Stored items
::::::::::

## src/hdl/spsl_pkg.sv

```systemverilog
// ----------------------------------------------------------------------------
// Speed PID package
// Widths, register indexes, controller states and the command and status
// structures shared by the speed PID controller and datapath.
// ----------------------------------------------------------------------------
`default_nettype none

package spsl_pkg;

   localparam int SPEED_W     = 16;
   localparam int ERR_W       = SPEED_W + 1;
   localparam int DERR_W      = ERR_W + 1;
   localparam int GAIN_W      = 24;
   localparam int PERIOD_W    = 16;
   localparam int LIMIT_W     = 15;
   localparam int ACC_W       = 29;
   localparam int ACC_SUM_W   = 34;
   localparam int MUL_A_W     = 25;
   localparam int MUL_B_W     = 30;
   localparam int PROD_W      = MUL_A_W + MUL_B_W;
   localparam int GAIN_FRAC   = 12;
   localparam int PERIOD_FRAC = 16;
   localparam int P_W         = 30;
   localparam int I_W         = 26;
   localparam int DMAG_W      = 42;
   localparam int DSCALE      = PERIOD_FRAC - GAIN_FRAC;
   localparam int DIV_W       = DMAG_W + DSCALE;
   localparam int DIV_BITS    = 2;
   localparam int DIV_ITER    = DIV_W / DIV_BITS;
   localparam int DIV_CNT_W   = $clog2(DIV_ITER + 1);
   localparam int REM_W       = PERIOD_W + 1;
   localparam int SUM_W       = 49;
   localparam int CSR_IDX_W   = 3;
   localparam int CSR_DATA_W  = 24;

   localparam logic signed [ACC_SUM_W-1:0] INTEG_BOUND = 34'sd131072000;
   localparam logic signed [ERR_W-1:0]     KICK_BAND   = 17'sd10;
   localparam logic [SPEED_W:0]            LOW_SPEED   = 17'd4000;

   typedef enum logic [CSR_IDX_W-1:0] {
      CSR_PROP_GAIN    = 3'd0,
      CSR_INTEG_GAIN   = 3'd1,
      CSR_DERIV_GAIN   = 3'd2,
      CSR_SAMPLE_PER   = 3'd3,
      CSR_OUTPUT_LIMIT = 3'd4,
      CSR_SLEW_LIMIT   = 3'd5,
      CSR_START_KICK   = 3'd6,
      CSR_INCR_MODE    = 3'd7
   } csr_index_type;

   typedef enum logic [9:0] {
      ST_IDLE     = 10'b00_0000_0001,
      ST_MUL_P    = 10'b00_0000_0010,
      ST_MUL_STEP = 10'b00_0000_0100,
      ST_ACC      = 10'b00_0000_1000,
      ST_MUL_I    = 10'b00_0001_0000,
      ST_MUL_D    = 10'b00_0010_0000,
      ST_DIV_LOAD = 10'b00_0100_0000,
      ST_DIV      = 10'b00_1000_0000,
      ST_SUM      = 10'b01_0000_0000,
      ST_OUT      = 10'b10_0000_0000
   } state_type;

   typedef enum logic [1:0] {
      MUL_PROP  = 2'd0,
      MUL_STEP  = 2'd1,
      MUL_INTEG = 2'd2,
      MUL_DERIV = 2'd3
   } mul_sel_type;

   typedef struct packed {
      logic        load;
      logic        mul_en;
      mul_sel_type mul_sel;
      logic        p_cap;
      logic        acc_upd;
      logic        i_cap;
      logic        div_start;
      logic        div_step;
      logic        sum_en;
      logic        out_en;
   } cmd_type;

   typedef struct packed {
      logic div_done;
   } sts_type;

   typedef struct packed {
      logic signed [GAIN_W-1:0] prop_gain;
      logic signed [GAIN_W-1:0] integ_gain;
      logic signed [GAIN_W-1:0] deriv_gain;
      logic [PERIOD_W-1:0]      sample_period;
      logic [LIMIT_W-1:0]       output_limit;
      logic [LIMIT_W-1:0]       slew_limit;
      logic [LIMIT_W-1:0]       start_kick;
      logic                     incremental_mode;
   } cfg_type;

endpackage

`default_nettype wire

```

## src/hdl/spsl_ctrl.sv

```systemverilog
// ----------------------------------------------------------------------------
// Speed PID controller
// Sequences the datapath through the terms of one sample and owns the
// handshakes of both channels.
// ----------------------------------------------------------------------------
`default_nettype none

module spsl_ctrl (
   input  wire logic             clock,
   input  wire logic             reset,
   input  wire logic             req_valid,
   output logic                  req_ready,
   output logic                  rsp_valid,
   input  wire logic             rsp_ready,
   input  wire spsl_pkg::sts_type sts,
   output spsl_pkg::cmd_type     cmd
);
   import spsl_pkg::*;

   state_type state_ff, state_in;
   logic      rsp_valid_ff, rsp_valid_in;
   logic      accept;
   logic      out_free;

   assign req_ready = (state_ff == ST_IDLE);
   assign accept    = req_valid && req_ready;
   assign out_free  = !rsp_valid_ff || rsp_ready;
   assign rsp_valid = rsp_valid_ff;

   always_comb begin
      state_in      = state_ff;
      cmd           = '0;
      cmd.mul_sel   = MUL_PROP;
      rsp_valid_in  = rsp_valid_ff && !rsp_ready;
      unique case (state_ff)
         ST_IDLE: begin
            if (accept) begin
               cmd.load = 1'b1;
               state_in = ST_MUL_P;
            end
         end
         ST_MUL_P: begin
            cmd.mul_en  = 1'b1;
            cmd.mul_sel = MUL_PROP;
            state_in    = ST_MUL_STEP;
         end
         ST_MUL_STEP: begin
            cmd.p_cap   = 1'b1;
            cmd.mul_en  = 1'b1;
            cmd.mul_sel = MUL_STEP;
            state_in    = ST_ACC;
         end
         ST_ACC: begin
            cmd.acc_upd = 1'b1;
            state_in    = ST_MUL_I;
         end
         ST_MUL_I: begin
            cmd.mul_en  = 1'b1;
            cmd.mul_sel = MUL_INTEG;
            state_in    = ST_MUL_D;
         end
         ST_MUL_D: begin
            cmd.i_cap   = 1'b1;
            cmd.mul_en  = 1'b1;
            cmd.mul_sel = MUL_DERIV;
            state_in    = ST_DIV_LOAD;
         end
         ST_DIV_LOAD: begin
            cmd.div_start = 1'b1;
            state_in      = ST_DIV;
         end
         ST_DIV: begin
            if (sts.div_done) begin
               state_in = ST_SUM;
            end else begin
               cmd.div_step = 1'b1;
            end
         end
         ST_SUM: begin
            cmd.sum_en = 1'b1;
            state_in   = ST_OUT;
         end
         ST_OUT: begin
            if (out_free) begin
               cmd.out_en   = 1'b1;
               rsp_valid_in = 1'b1;
               state_in     = ST_IDLE;
            end
         end
         default: begin
            state_in = ST_IDLE;
         end
      endcase
   end

   always_ff @(posedge clock) begin
      if (reset) begin
         state_ff     <= ST_IDLE;
         rsp_valid_ff <= 1'b0;
      end else begin
         state_ff     <= state_in;
         rsp_valid_ff <= rsp_valid_in;
      end
   end

   a_out_no_overwrite: assert property (@(posedge clock) disable iff (reset)
      cmd.out_en |-> (!rsp_valid_ff || rsp_ready))
      else $error("Result beat overwritten while still pending.");

   a_accept_starts: assert property (@(posedge clock) disable iff (reset)
      accept |=> (state_ff == ST_MUL_P))
      else $error("Accepted beat did not start the sequence.");

   a_out_gives_valid: assert property (@(posedge clock) disable iff (reset)
      cmd.out_en |=> rsp_valid_ff)
      else $error("Finished sample produced no result beat.");

   a_div_bounded: assert property (@(posedge clock) disable iff (reset)
      cmd.div_step |-> !sts.div_done)
      else $error("Divider stepped past its last iteration.");

endmodule

`default_nettype wire

```

## src/hdl/spsl_dp.sv

```systemverilog
// ----------------------------------------------------------------------------
// Speed PID datapath
// Shared multiplier, integral accumulator, radix-4 divider for the
// derivative term, output clamp and slew limiter.
// ----------------------------------------------------------------------------
`default_nettype none

module spsl_dp (
   input  wire logic                               clock,
   input  wire logic                               reset,
   input  wire spsl_pkg::cfg_type                  cfg,
   input  wire spsl_pkg::cmd_type                  cmd,
   output spsl_pkg::sts_type                       sts,
   input  wire logic signed [spsl_pkg::SPEED_W-1:0] req_target_speed,
   input  wire logic signed [spsl_pkg::SPEED_W-1:0] req_measured_speed,
   output logic signed [spsl_pkg::SPEED_W-1:0]     rsp_drive_value
);
   import spsl_pkg::*;

   logic signed [SPEED_W-1:0] meas_ff;
   logic                      tgt_zero_ff;
   logic signed [ERR_W-1:0]   err_ff, err_in;
   logic signed [DERR_W-1:0]  derr_ff, derr_in;
   logic signed [ERR_W-1:0]   prev_err_ff;
   logic signed [SPEED_W-1:0] prev_out_ff;
   logic signed [ACC_W-1:0]   acc_ff, acc_in;
   logic signed [MUL_A_W-1:0] mul_a;
   logic signed [MUL_B_W-1:0] mul_b;
   logic signed [PROD_W-1:0]  prod_ff, prod_in;
   logic signed [P_W-1:0]     p_ff;
   logic signed [I_W-1:0]     i_ff;
   logic signed [PROD_W-1:0]  p_adj, i_adj, prod_mag;
   logic signed [ACC_SUM_W-1:0] acc_sum;
   logic                      d_neg_ff;
   logic [DIV_W-1:0]          quo_ff, quo_in;
   logic [REM_W-1:0]          rem_ff, rem_in;
   logic [DIV_CNT_W-1:0]      cnt_ff;
   logic signed [DIV_W:0]     d_val;
   logic signed [SUM_W-1:0]   sum, extra, lim_s;
   logic signed [ERR_W-1:0]   kick;
   logic signed [SPEED_W-1:0] desired_ff;
   logic signed [SPEED_W-1:0] rsp_data_ff;
   logic                      clamped;
   logic signed [SPEED_W-1:0] desired_in;
   logic [SPEED_W:0]          meas_mag;
   logic [LIMIT_W-1:0]        slew;
   logic signed [SPEED_W+1:0] hi, lo, outv;
   logic signed [SPEED_W-1:0] out_in;

   assign err_in  = ERR_W'(req_target_speed) - ERR_W'(req_measured_speed);
   assign derr_in = DERR_W'(err_in) - DERR_W'(prev_err_ff);

   always_comb begin
      mul_a = '0;
      mul_b = '0;
      unique case (cmd.mul_sel)
         MUL_PROP: begin
            mul_a = MUL_A_W'(cfg.prop_gain);
            mul_b = MUL_B_W'(err_ff);
         end
         MUL_STEP: begin
            mul_a = $signed({{(MUL_A_W-PERIOD_W){1'b0}}, cfg.sample_period});
            mul_b = MUL_B_W'(err_ff);
         end
         MUL_INTEG: begin
            mul_a = MUL_A_W'(cfg.integ_gain);
            mul_b = MUL_B_W'(acc_ff);
         end
         MUL_DERIV: begin
            mul_a = MUL_A_W'(cfg.deriv_gain);
            mul_b = MUL_B_W'(derr_ff);
         end
         default: begin
            mul_a = '0;
         end
      endcase
      prod_in = mul_a * mul_b;
   end

   assign p_adj = prod_ff + (prod_ff[PROD_W-1] ?
                  PROD_W'((1 << GAIN_FRAC) - 1) : PROD_W'(0));
   assign i_adj = prod_ff + (prod_ff[PROD_W-1] ?
                  PROD_W'((1 << (GAIN_FRAC + PERIOD_FRAC)) - 1) : PROD_W'(0));
   assign prod_mag = prod_ff[PROD_W-1] ? -prod_ff : prod_ff;
   assign acc_sum  = ACC_SUM_W'(acc_ff) + prod_ff[ACC_SUM_W-1:0];

   always_comb begin
      quo_in = quo_ff;
      rem_in = rem_ff;
      for (int k = 0; k < DIV_BITS; k++) begin
         rem_in = {rem_in[REM_W-2:0], quo_in[DIV_W-1]};
         quo_in = {quo_in[DIV_W-2:0], 1'b0};
         if (rem_in >= {1'b0, cfg.sample_period}) begin
            rem_in    = rem_in - {1'b0, cfg.sample_period};
            quo_in[0] = 1'b1;
         end
      end
   end

   assign sts.div_done = (cnt_ff == DIV_CNT_W'(DIV_ITER));

   always_comb begin
      if (cfg.sample_period == '0) begin
         d_val = '0;
      end else if (d_neg_ff) begin
         d_val = -$signed({1'b0, quo_ff});
      end else begin
         d_val = $signed({1'b0, quo_ff});
      end
      if (err_ff > KICK_BAND) begin
         kick = $signed({2'b00, cfg.start_kick});
      end else if (err_ff < -KICK_BAND) begin
         kick = -$signed({2'b00, cfg.start_kick});
      end else begin
         kick = '0;
      end
      extra = cfg.incremental_mode ? SUM_W'(prev_out_ff) : SUM_W'(kick);
      sum   = SUM_W'(p_ff) + SUM_W'(i_ff) + SUM_W'(d_val) + extra;
      lim_s = $signed({{(SUM_W-LIMIT_W){1'b0}}, cfg.output_limit});
      clamped = 1'b1;
      if (sum > lim_s) begin
         desired_in = SPEED_W'(lim_s);
      end else if (sum < -lim_s) begin
         desired_in = SPEED_W'(-lim_s);
      end else begin
         desired_in = SPEED_W'(sum);
         clamped    = 1'b0;
      end
   end

   always_comb begin
      acc_in = acc_ff;
      priority if (cmd.sum_en && clamped) begin
         acc_in = '0;
      end else if (cmd.acc_upd) begin
         if (acc_sum > INTEG_BOUND) begin
            acc_in = ACC_W'(INTEG_BOUND);
         end else if (acc_sum < -INTEG_BOUND) begin
            acc_in = ACC_W'(-INTEG_BOUND);
         end else begin
            acc_in = ACC_W'(acc_sum);
         end
      end
   end

   always_comb begin
      meas_mag = meas_ff[SPEED_W-1] ? (SPEED_W + 1)'(-(SPEED_W + 1)'(meas_ff))
                                     : (SPEED_W + 1)'(meas_ff);
      slew = (meas_mag <= LOW_SPEED) ? (cfg.slew_limit >> 1) : cfg.slew_limit;
      hi   = (SPEED_W + 2)'(prev_out_ff) + $signed({3'b000, slew});
      lo   = (SPEED_W + 2)'(prev_out_ff) - $signed({3'b000, slew});
      if ((SPEED_W + 2)'(desired_ff) > hi) begin
         outv = hi;
      end else if ((SPEED_W + 2)'(desired_ff) < lo) begin
         outv = lo;
      end else begin
         outv = (SPEED_W + 2)'(desired_ff);
      end
      out_in = (cfg.incremental_mode && tgt_zero_ff) ? '0 : SPEED_W'(outv);
   end

   always_ff @(posedge clock) begin
      if (cmd.load) begin
         meas_ff     <= req_measured_speed;
         tgt_zero_ff <= (req_target_speed == '0);
         err_ff      <= err_in;
         derr_ff     <= derr_in;
      end
      if (cmd.mul_en) begin
         prod_ff <= prod_in;
      end
      if (cmd.p_cap) begin
         p_ff <= P_W'(p_adj >>> GAIN_FRAC);
      end
      if (cmd.i_cap) begin
         i_ff <= I_W'(i_adj >>> (GAIN_FRAC + PERIOD_FRAC));
      end
      if (cmd.div_start) begin
         d_neg_ff <= prod_ff[PROD_W-1];
         quo_ff   <= {prod_mag[DMAG_W-1:0], {DSCALE{1'b0}}};
         rem_ff   <= '0;
      end else if (cmd.div_step) begin
         quo_ff <= quo_in;
         rem_ff <= rem_in;
      end
      if (cmd.sum_en) begin
         desired_ff <= desired_in;
      end
      if (cmd.out_en) begin
         rsp_data_ff <= out_in;
      end
   end

   always_ff @(posedge clock) begin
      if (reset) begin
         acc_ff      <= '0;
         prev_err_ff <= '0;
         prev_out_ff <= '0;
         cnt_ff      <= '0;
      end else begin
         acc_ff <= acc_in;
         if (cmd.div_start) begin
            cnt_ff <= '0;
         end else if (cmd.div_step) begin
            cnt_ff <= cnt_ff + 1'b1;
         end
         if (cmd.out_en) begin
            prev_err_ff <= err_ff;
            prev_out_ff <= out_in;
         end
      end
   end

   assign rsp_drive_value = rsp_data_ff;

endmodule

`default_nettype wire

```

## src/hdl/speed_pid_slew_limited_core.sv

```systemverilog
// ----------------------------------------------------------------------------
// Speed PID with anti-windup and slew limit
// Top level: configuration registers, controller and datapath.
// ----------------------------------------------------------------------------
// Each request beat carries a target and a measured speed; each produces
// exactly one response beat with the new drive value.
// Both channels use valid and ready. The user must write registers through
// the csr port only while the block is idle; the block itself does not
// enforce this. Written values take effect from the next sample.
// From acceptance a sample forms the four products on the shared 25 by 30
// bit multiplier and updates the integral, loads the divider, runs the
// radix-4 divider that forms the derivative term in 23 steps and then
// clamps and slew-limits the result before its response beat is offered.
// A new request is accepted in the cycle after the response is registered,
// so the block works one sample at a time.
// A pending response is held in an output register; the next sample may be
// accepted and worked while it waits, and only its final store stalls.
// Reset clears the integral, the previous error and output and loads the
// default register values.
// ----------------------------------------------------------------------------
`default_nettype none

module speed_pid_slew_limited_core (
   input  wire logic                                   clock,
   input  wire logic                                   reset,
   input  wire logic                                   req_valid,
   output logic                                        req_ready,
   input  wire logic signed [spsl_pkg::SPEED_W-1:0]    req_target_speed,
   input  wire logic signed [spsl_pkg::SPEED_W-1:0]    req_measured_speed,
   output logic                                        rsp_valid,
   input  wire logic                                   rsp_ready,
   output logic signed [spsl_pkg::SPEED_W-1:0]         rsp_drive_value,
   input  wire logic                                   csr_write_enable,
   input  wire logic [spsl_pkg::CSR_IDX_W-1:0]         csr_index,
   input  wire logic [spsl_pkg::CSR_DATA_W-1:0]        csr_write_data
);
   import spsl_pkg::*;

   cfg_type cfg_ff, cfg_in;
   cmd_type cmd;
   sts_type sts;

   always_comb begin
      cfg_in = cfg_ff;
      if (csr_write_enable) begin
         unique case (csr_index_type'(csr_index))
            CSR_PROP_GAIN:    cfg_in.prop_gain     = csr_write_data[GAIN_W-1:0];
            CSR_INTEG_GAIN:   cfg_in.integ_gain    = csr_write_data[GAIN_W-1:0];
            CSR_DERIV_GAIN:   cfg_in.deriv_gain    = csr_write_data[GAIN_W-1:0];
            CSR_SAMPLE_PER:   cfg_in.sample_period = csr_write_data[PERIOD_W-1:0];
            CSR_OUTPUT_LIMIT: cfg_in.output_limit  = csr_write_data[LIMIT_W-1:0];
            CSR_SLEW_LIMIT:   cfg_in.slew_limit    = csr_write_data[LIMIT_W-1:0];
            CSR_START_KICK:   cfg_in.start_kick    = csr_write_data[LIMIT_W-1:0];
            CSR_INCR_MODE:    cfg_in.incremental_mode = csr_write_data[0];
            default: begin
               cfg_in = cfg_ff;
            end
         endcase
      end
   end

   always_ff @(posedge clock) begin
      if (reset) begin
         cfg_ff.prop_gain        <= '0;
         cfg_ff.integ_gain       <= '0;
         cfg_ff.deriv_gain       <= '0;
         cfg_ff.sample_period    <= PERIOD_W'(655);
         cfg_ff.output_limit     <= '1;
         cfg_ff.slew_limit       <= '1;
         cfg_ff.start_kick       <= '0;
         cfg_ff.incremental_mode <= 1'b0;
      end else begin
         cfg_ff <= cfg_in;
      end
   end

   spsl_ctrl u_ctrl (
      .clock     (clock),
      .reset     (reset),
      .req_valid (req_valid),
      .req_ready (req_ready),
      .rsp_valid (rsp_valid),
      .rsp_ready (rsp_ready),
      .sts       (sts),
      .cmd       (cmd)
   );

   spsl_dp u_dp (
      .clock              (clock),
      .reset              (reset),
      .cfg                (cfg_ff),
      .cmd                (cmd),
      .sts                (sts),
      .req_target_speed   (req_target_speed),
      .req_measured_speed (req_measured_speed),
      .rsp_drive_value    (rsp_drive_value)
   );

endmodule

`default_nettype wire

```

## config.mk

```make
export PLATFORM = sky130hd
export DESIGN_NAME = speed_pid_slew_limited_core
export DESIGN_NICKNAME = d
export VERILOG_FILES = /design/src/hdl/spsl_pkg.sv /design/src/hdl/spsl_ctrl.sv /design/src/hdl/spsl_dp.sv /design/src/hdl/speed_pid_slew_limited_core.sv
export SDC_FILE = /design/constraint.sdc
export NUM_CORES = 2
export LEC_CHECK = 0
export BUFFER_PORTS_ARGS = -buffer_cell sky130_fd_sc_hd__buf_2
export CORE_ASPECT_RATIO = 1.25
export CORE_MARGIN = 4
export CORE_UTILIZATION = 60
export DETAILED_ROUTE_END_ITERATION = 8
export HOLD_SLACK_MARGIN = 0.06
export PLACE_DENSITY_LB_ADDON = 0.05
export RECOVER_POWER = 100
export SYNTH_ARGS = -nofsm -noshare
export SYNTH_HDL_FRONTEND = slang
export SYNTH_SLANG_ARGS = --single-unit
```

## constraint.sdc

```tcl
create_clock -name clock -period 18.1 [get_ports clock]
set_clock_uncertainty 0.1 [all_clocks]
set_input_delay 1.81 -clock clock [delete_from_list [all_inputs] [get_ports clock]]
set_output_delay 1.81 -clock clock [all_outputs]
set_load 0.05 [all_outputs]
```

::::::::::

What you have to do —
Among the lines above, return each one holding the string "assert".

Task solution —
   a_out_no_overwrite: assert property (@(posedge clock) disable iff (reset)
   a_accept_starts: assert property (@(posedge clock) disable iff (reset)
   a_out_gives_valid: assert property (@(posedge clock) disable iff (reset)
   a_div_bounded: assert property (@(posedge clock) disable iff (reset)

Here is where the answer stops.